Celebration
- Date: April 22, 1995
- Venue: MGM Grand Garden Arena, Paradise, Nevada, US
- Title(s) on the line: IBF, WBU and Lineal Heavyweight Championships

Tale of the tape
- Boxer: George Foreman / Axel Schulz
- Nickname: Big / Der sanfte Riese ("The Gentle Giant")
- Hometown: Houston, Texas, US / Frankfurt an der Oder, Brandenburg, Germany
- Purse: $10,000,000 / $350,000
- Pre-fight record: 73–4 (68 KO) / 21–1–1 (10 KO)
- Age: 46 years, 3 months / 26 years, 5 months
- Height: 6 ft 4 in (193 cm) / 6 ft 3 in (191 cm)
- Weight: 256 lb (116 kg) / 221 lb (100 kg)
- Style: Orthodox / Orthodox
- Recognition: IBF/Lineal Heavyweight Champion The Ring No. 1 Ranked Heavyweight / IBF No. 9 Ranked Heavyweight

Result
- Foreman defeated Schulz by 12th round majority decision

= George Foreman vs.

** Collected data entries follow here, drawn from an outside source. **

From an optimization exercise on the open Yosys and OpenROAD flow, aimed at small area, a short achievable clock period and few clock cycles per item; shortcuts taken in it are not production practice. No run shown here included a check of the RTL's function; only the layout flow was run.

$ cat design/flow/design.v
`timescale 1ns/10ps
module SVD (
    clk,
    rst,
    we,
    oe,
    data_i,
    element_sel,
    ready,
    data_o_UV,
    data_o_S
);
input                clk;
input                rst;
input                we;
input                oe;
input         [1:0]  element_sel;
input         [4:0]  data_i;
output reg           ready;
output        [7:0]  data_o_UV;
output        [6:0]  data_o_S;
localparam IDLE = 2'd0;
localparam BUSY = 2'd1;
localparam OUT  = 2'd2;
reg  [1:0] st;
reg  [4:0] cnt;       
reg  [1:0] q;         
reg        kodd;      
reg        nf0, nf1;  
reg  [4:0] lo;        
reg  signed [17:0] R0, R1, R2, R3;
reg  signed [10:0] A0, A1, A2, A3;
reg  signed [10:0] B0, B1, B2, B3;
wire [4:0] cn = (st == IDLE) ? 5'd0 : (cnt == 5'd31) ? 5'd31 : cnt + 5'd1;
wire [4:0] jn = cn - 5'd7;
reg        rot, c7, sg, sn1, uvg, u27, u29;
reg  [3:0] sh, shn;    
always @(posedge clk or negedge rst) begin
    if (!rst) begin
        rot <= 1'b0; c7 <= 1'b0; sg <= 1'b0; sn1 <= 1'b0; uvg <= 1'b0; u27 <= 1'b0; u29 <= 1'b0;
        sh <= 4'd0; shn <= 4'hf;
    end else begin
        rot <= (cn >= 5'd7) & (cn <= 5'd26);
        c7  <= (st != OUT) & (cn == 5'd7);
        sh  <= jn[4:1];
        shn <= ~jn[4:1];
        sg  <= (cn >= 5'd27) & (cn <= 5'd30);
        sn1 <= (cn == 5'd29) | (cn == 5'd30);
        uvg <= (cn >= 5'd26) & (cn <= 5'd29);
        u27 <= (cn == 5'd27);
        u29 <= (cn == 5'd29);
    end
end
reg  nz;
always @(*) begin
    case (q)
        2'd0: nz = |R2;
        2'd1: nz = |R3;
        2'd2: nz = |R1;
        default: nz = |R0;
    endcase
end
wire en   = rot & nz;
reg  sa;
function [17:0] addsub18;
    input [17:0] x;
    input [17:0] y;
    input        sub;
    reg   [18:0] t;
    begin
        t = {x, 1'b1} + {y ^ {18{sub}}, sub};
        addsub18 = t[18:1];
    end
endfunction
function [10:0] addsub11;
    input [10:0] x;
    input [10:0] y;
    input        sub;
    reg   [11:0] t;
    begin
        t = {x, 1'b1} + {y ^ {11{sub}}, sub};
        addsub11 = t[11:1];
    end
endfunction
function [17:0] shr18;
    input [17:0] x;
    input [3:0]  n;
    reg   [17:0] f;
    begin
        f = $signed(x) >>> n[1:0];
        shr18 = n[3] ? {{8{f[17]}}, f[17:8]} : n[2] ? {{4{f[17]}}, f[17:4]} : f;
    end
endfunction
function [10:0] shr11;
    input [10:0] x;
    input [3:0]  n;
    reg   [10:0] f;
    begin
        f = $signed(x) >>> n[1:0];
        shr11 = n[3] ? {{8{f[10]}}, f[10:8]} : n[2] ? {{4{f[10]}}, f[10:4]} : f;
    end
endfunction
wire [17:0] y0_s = shr18(R2, sh);
wire [17:0] y2_s = shr18(R0, sh);
wire [17:0] y1_s = shr18(R3, sh);
wire [17:0] y3_s = shr18(R1, sh);
wire [17:0] a3v = {{2{data_i[4]}}, data_i[3:0], lo, 7'd0};
wire [17:0] y1 = c7 ? a3v : y1_s;
wire [17:0] x3 = c7 ? a3v : R3;
wire [17:0] s0 = en ? addsub18(R0, y0_s, sa) : R0;
wire [17:0] s2 = en ? addsub18(R2, y2_s, ~sa) : R2;
wire [17:0] s1 = en ? addsub18(R1, y1, sa) : R1;
wire [17:0] s3 = en ? addsub18(x3, y3_s, ~sa) : x3;
wire [3:0]  shu = ~shn;
wire [10:0] z0 = shr11(A1, shu);
wire [10:0] z1 = shr11(A0, shu);
wire [10:0] z2 = shr11(A3, shu);
wire [10:0] z3 = shr11(A2, shu);
wire [1:0] qn = q + 2'd1;
wire dn = (qn[0] ^ qn[1]) ? (s0[17] ^ s1[17]) : (s2[17] ^ s3[17]);
always @(posedge clk) sa <= dn ^ qn[1];
wire [10:0] u0 = en ? addsub11(A0, z0, sa) : A0;
wire [10:0] u1 = en ? addsub11(A1, z1, ~sa) : A1;
wire [10:0] u2 = en ? addsub11(A2, z2, sa) : A2;
wire [10:0] u3 = en ? addsub11(A3, z3, ~sa) : A3;
function [17:0] gainS;
    input [17:0] x;
    input        neg;
    reg   [24:0] xs, a, b, c, k, s1, c1, s2, c2, t;
    begin
        xs = {{7{x[17]}}, x};
        a  = xs << 6;
        b  = ~(xs << 4);
        c  = ~xs;
        k  = neg ? 25'h1ffff82 : 25'h0000002;
        s1 = a ^ b ^ c;
        c1 = {(a[23:0] & b[23:0]) | (a[23:0] & c[23:0]) | (b[23:0] & c[23:0]), 1'b0};
        s2 = s1 ^ c1 ^ k;
        c2 = {(s1[23:0] & c1[23:0]) | (s1[23:0] & k[23:0]) | (c1[23:0] & k[23:0]), 1'b0};
        t  = s2 + c2;
        gainS = t[24:7] ^ {18{neg}};
    end
endfunction
function [10:0] gainUV;
    input [10:0] x;
    input        neg;
    reg   [19:0] xs;
    reg   [19:0] t;
    begin
        xs = {{9{x[10]}}, x};
        t = (xs << 8) + (xs << 6) - (xs << 4) + (xs << 2) + xs - {10'd0, neg, 9'd0};
        gainUV = t[19:9] ^ {11{neg}};
    end
endfunction
wire sgain  = sg;
wire uvgain = uvg;
wire uvn0   = (u27 & nf0) | (u29 & nf1);
always @(posedge clk or negedge rst) begin
    if (!rst) begin
        st    <= IDLE;
        cnt   <= 5'd0;
        q     <= 2'd0;
        ready <= 1'b1;
        kodd  <= 1'b0;
    end else begin
        q <= (st == IDLE) ? 2'd1 : q + 2'd1;
        case (st)
            IDLE: begin
                cnt <= 5'd0;
                if (we) st <= BUSY;
            end
            BUSY: begin
                if (cnt != 5'd31) cnt <= cnt + 5'd1;
                if (cnt == 5'd0) ready <= 1'b0;
                if (cnt == 5'd28) ready <= 1'b1;
                kodd <= 1'b1;
                if (oe && cnt >= 5'd30) st <= OUT;
            end
            OUT: begin
                if (cnt != 5'd31) cnt <= cnt + 5'd1;
                kodd <= ~kodd;
                if (!kodd && element_sel == 2'd3) st <= IDLE;
            end
            default: st <= IDLE;
        endcase
    end
end
wire load = (st == BUSY) & ~cnt[4] & ~cnt[3];
wire [17:0] ldv = {{2{data_i[4]}}, data_i[3:0], lo, 7'd0};
wire ldR2 = load & (cnt[2:0] == 3'd1);
wire ldR3 = load & cnt[0] & (cnt[2] ^ cnt[1]);
wire ldI  = load & (cnt[2:0] == 3'd6);
always @(posedge clk) begin
    if (load & ~cnt[0]) lo <= data_i;
    if (uvg & ~u27 & ~u29 & ~sg) begin
        nf0 <= s2[17];
        nf1 <= s1[17];
    end
    R0 <= s2;
    R1 <= sgain ? gainS(R0, sn1 ? nf1 : nf0) : s0;
    R2 <= ldR2 ? ldv : s3;
    R3 <= ldR3 ? ldv : s1;
    if (ldI) begin
        A0 <= 11'd512; A1 <= 11'd0; A2 <= 11'd0; A3 <= 11'd512;
        B0 <= 11'd512; B1 <= 11'd0; B2 <= 11'd0; B3 <= 11'd512;
    end else begin
        A0 <= uvgain ? gainUV(B0, uvn0) : B0;
        A1 <= B1;
        A2 <= uvgain ? gainUV(B2, uvn0) : B2;
        A3 <= B3;
        B0 <= u1; B1 <= u0; B2 <= u3; B3 <= u2;
    end
end
wire bkB = kodd ? q[0] : ~q[0];
wire swp = kodd ? (q[0] ^ q[1]) : q[1];
wire [1:0] qs0 = q;
wire [1:0] qs1 = q + 2'd1;
wire [1:0] qs2 = q + 2'd3;
wire [1:0] qs3 = q + 2'd2;
wire [1:0] us0 = {bkB, swp};
wire [1:0] us1 = {bkB, ~swp};
wire [1:0] us2 = {~bkB, swp};
wire [1:0] us3 = {~bkB, ~swp};
wire outen = (st == OUT);
wire [6:0] H0 = {7{outen}} & (kodd ? R0[10:4] : R0[17:11]);
wire [6:0] H1 = {7{outen}} & (kodd ? R1[10:4] : R1[17:11]);
wire [6:0] H2 = {7{outen}} & (kodd ? R2[10:4] : R2[17:11]);
wire [6:0] H3 = {7{outen}} & (kodd ? R3[10:4] : R3[17:11]);
function [6:0] hp;
    input [1:0] p;
    input [6:0] h0, h1, h2, h3;
    case (p)
        2'd0: hp = h0;
        2'd1: hp = h1;
        2'd2: hp = h3;
        default: hp = h2;
    endcase
endfunction
wire [6:0] BS0 = hp(qs0, H0, H1, H2, H3);
wire [6:0] BS1 = hp(qs1, H0, H1, H2, H3);
wire [6:0] BS2 = hp(qs2, H0, H1, H2, H3);
wire [6:0] BS3 = hp(qs3, H0, H1, H2, H3);
function [7:0] uvb;
    input [1:0]  sel;
    input        en;
    input [10:0] v0, v1, v2, v3;
    reg   [10:0] v;
    begin
        case (sel)
            2'd0: v = v0;
            2'd1: v = v1;
            2'd2: v = v2;
            default: v = v3;
        endcase
        uvb = {8{en}} & v[10:3];
    end
endfunction
wire [7:0] BU0 = uvb(us0, outen, A0, A1, B0, B1);
wire [7:0] BU1 = uvb(us1, outen, A0, A1, B0, B1);
wire [7:0] BU2 = uvb(us2, outen, B2, B3, A2, A3);
wire [7:0] BU3 = uvb(us3, outen, B2, B3, A2, A3);
SVD_omux omux (
    .sel(element_sel),
    .s0(BS0), .s1(BS1), .s2(BS2), .s3(BS3),
    .u0(BU0), .u1(BU1), .u2(BU2), .u3(BU3),
    .os(data_o_S), .ou(data_o_UV)
);
endmodule
Source: an optimization exercise on an open RTL-to-GDS flow (aim: a short achievable clock period and few clock cycles). Production flows keep margins and buffers that such runs may drop. In this exercise RTL edits were held to simulation tests only and were not proved equivalent to the original. No activity file was given, so power comes from the tool's default toggle rates.

==> flow/design.v (excerpt) <==
module ALU #(
    parameter DATA_W = 32
)
(
    input                       i_clk,    
    input                       i_rst_n,  
    input                       i_valid,  
    input [DATA_W - 1 : 0]      i_A,      
    input [DATA_W - 1 : 0]      i_B,      
    input [         2 : 0]      i_inst,   
    output [2*DATA_W - 1 : 0]   o_data,   
    output                      o_done    
);
Size: ~14000 cells after synthesis, roughly 140 I/O pins, about 87000 um^2 of cells after synthesis.
export LEC_CHECK = 0
export CAP_MARGIN = 20
export CORE_MARGIN = 2
export CORE_UTILIZATION = 35
export SLEW_MARGIN = 20
create_clock -name core_clock -period 10.0 [get_ports {i_clk}]
standard.sh (not shown) runs the stock make flow with config.mk's settings and CLKGATE_MAP_FILE= SYNTH_SCRIPT=/design/flow/synth_recipe.tcl, a recipe that flattens the netlist after the stock synthesis.
==> flow/flow/run.sh <==
#!/bin/bash
# The standard layout (standard.sh) with these changes:
#  - synthesis maps with a delay-oriented ABC script (flow/abc_fast.script) instead of
#    ORFS's abc_speed script; everything else in synth_recipe.tcl is kept as is
#  - full adders are left to ABC (no extract_fa / adder cell map); registers are unchanged
#  - port buffers are buf_4 cells rather than the default delay-cell choice
set -uo pipefail
W=$PWD
M=${MARGIN:-6}
{
  echo 'proc synth {args} { yosys synth -nofsm -noshare {*}$args }'
  echo "proc abc {args} { set i [lsearch \$args -script]; if {\$i >= 0} { lset args [expr {\$i+1}] $W/flow/abc_fast.script }; yosys abc {*}\$args }"
  tail -n +2 synth_recipe.tcl
} > my_synth.tcl
sed "s#SYNTH_SCRIPT=[^ ]*#SYNTH_SCRIPT=$W/my_synth.tcl#" standard.sh > my_standard.sh
K="SETUP_SLACK_MARGIN=$M TNS_END_PERCENT=10"
BP="BUFFER_PORTS_ARGS=-buffer_cell sky130_fd_sc_hd__buf_4"
bash my_standard.sh ADDER_MAP_FILE= synth > log_synth.txt 2>&1 || exit 1
bash my_standard.sh $K "$BP" floorplan > log_floorplan.txt 2>&1 || exit 1
bash my_standard.sh $K "$BP" place > log_place.txt 2>&1 || exit 1
bash my_standard.sh $K "$BP" cts > log_cts.txt 2>&1 || exit 1
bash my_standard.sh $K "$BP" route > log_route.txt 2>&1 || exit 1
bash my_standard.sh $K "$BP" finish > log_finish.txt 2>&1 || exit 1
test -f out/final.def
==> flow/flow/abc_fast.script <==
strash
&get -n
&st
&if -g -K 6
&st
&if -g -K 6
&st
&put
dch -f
map -D 1000
topo
stime -c
buffer -c
upsize -c
dnsize -c
Testbench counts at the start, summed over its fixed seeds: cycles 7,423.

Axel Schulz =

Boxing match

George Foreman vs. Axel Schulz, billed as Celebration, was a professional boxing match contest, held on April 22, 1995, for Foreman's IBF and lineal heavyweight championships, as well as the vacant WBU heavyweight championship.

==Background==
In his previous fight, 45-year-old George Foreman made history by becoming the oldest heavyweight champion in boxing history after scoring an upset knockout victory over Michael Moorer on November 5, 1994. In early 1995, Foreman began negotiations to make the first defense of his newly won WBA and IBF titles against German mid-level prospect Axel Schulz. However, Schulz was unranked by both organizations and Foreman needed permission from both the WBA and IBF to continue on with his defense. The IBF ultimately agreed to allow Foreman to defend the title against Schulz and raised Schulz ranking to number 9, but the WBA refused, insisting that he instead face its number one contender Tony Tucker. Nevertheless, Foreman opted to continue on with his fight against Schulz and allowed the WBA to strip him of its title.

In 2000, citing extortion; boxing promoter Bob Arum voluntarily testified to having paid IBF president Bobby Lee $100,000 in two installments in 1995, as the first half of a $200,000 bribe, through "middleman, Stanley Hoffman," adding that Lee had first demanded $500,000 to sanction the Schulz-Foreman fight, but had settled for the lesser amount of $200,000 (half of which was never paid). Arum was sanctioned and fined $125,000 by the Nevada State Athletic Commission

The New York Times reported that Foreman earned about $12 million and Schulz earned $1 million, and that "Foreman's celebrity status persuaded HBO to pay more for this fight than for any other event in the cable network's history." Foreman said that his payday would be spent for his children higher education, stating, "I've got to send nine children through college."

==The Fight==
Though Foreman came into the fight as a 6–1 favorite over the virtually unknown Schulz, the young German surprised many by giving Foreman a tough fight. The younger Schulz used his speed to his advantage and spent a majority of the fight circling Foreman while effectively peppering the champion with right hands throughout. In the fourth round, Foreman managed to open a cut on Schulz' forehead with a right hand and staggered him for the first time in the fifth, but Schulz continued to stand toe-to-toe with Foreman for the remainder of the fight. By the time the 12th round ended, Foreman's left eye had swelled completely shut due in part to Schulz' hard right hands. The fight then turned to the judge's scorecards. HBO's unofficial scorer Harold Lederman had Schulz winning a lopsided decision by the score of 117–111 (9 rounds to 3). However, the official judges disagreed, one judge ruled the fight a draw with a score of 114–114, while the other two had the fight 115–113 in favor of Foreman, making Foreman the winner by majority decision.

==Aftermath==
Though Foreman had hoped for a potential superfight with the returning Mike Tyson should he defeat Schulz, the controversial nature of Foreman's victory led to the IBF demanding Foreman face Schulz in a rematch or be stripped of the title. However, Foreman decided against a rematch with Schulz and decided to relinquish the IBF title, though he would continue to be recognized as the Lineal champion and defended that title, as well as the lightly regarded WBU title he had won against Schulz, against fringe-contenders Crawford Grimsley and Lou Savarese before losing to Shannon Briggs in what would prove to be the final fight of his career in 1997.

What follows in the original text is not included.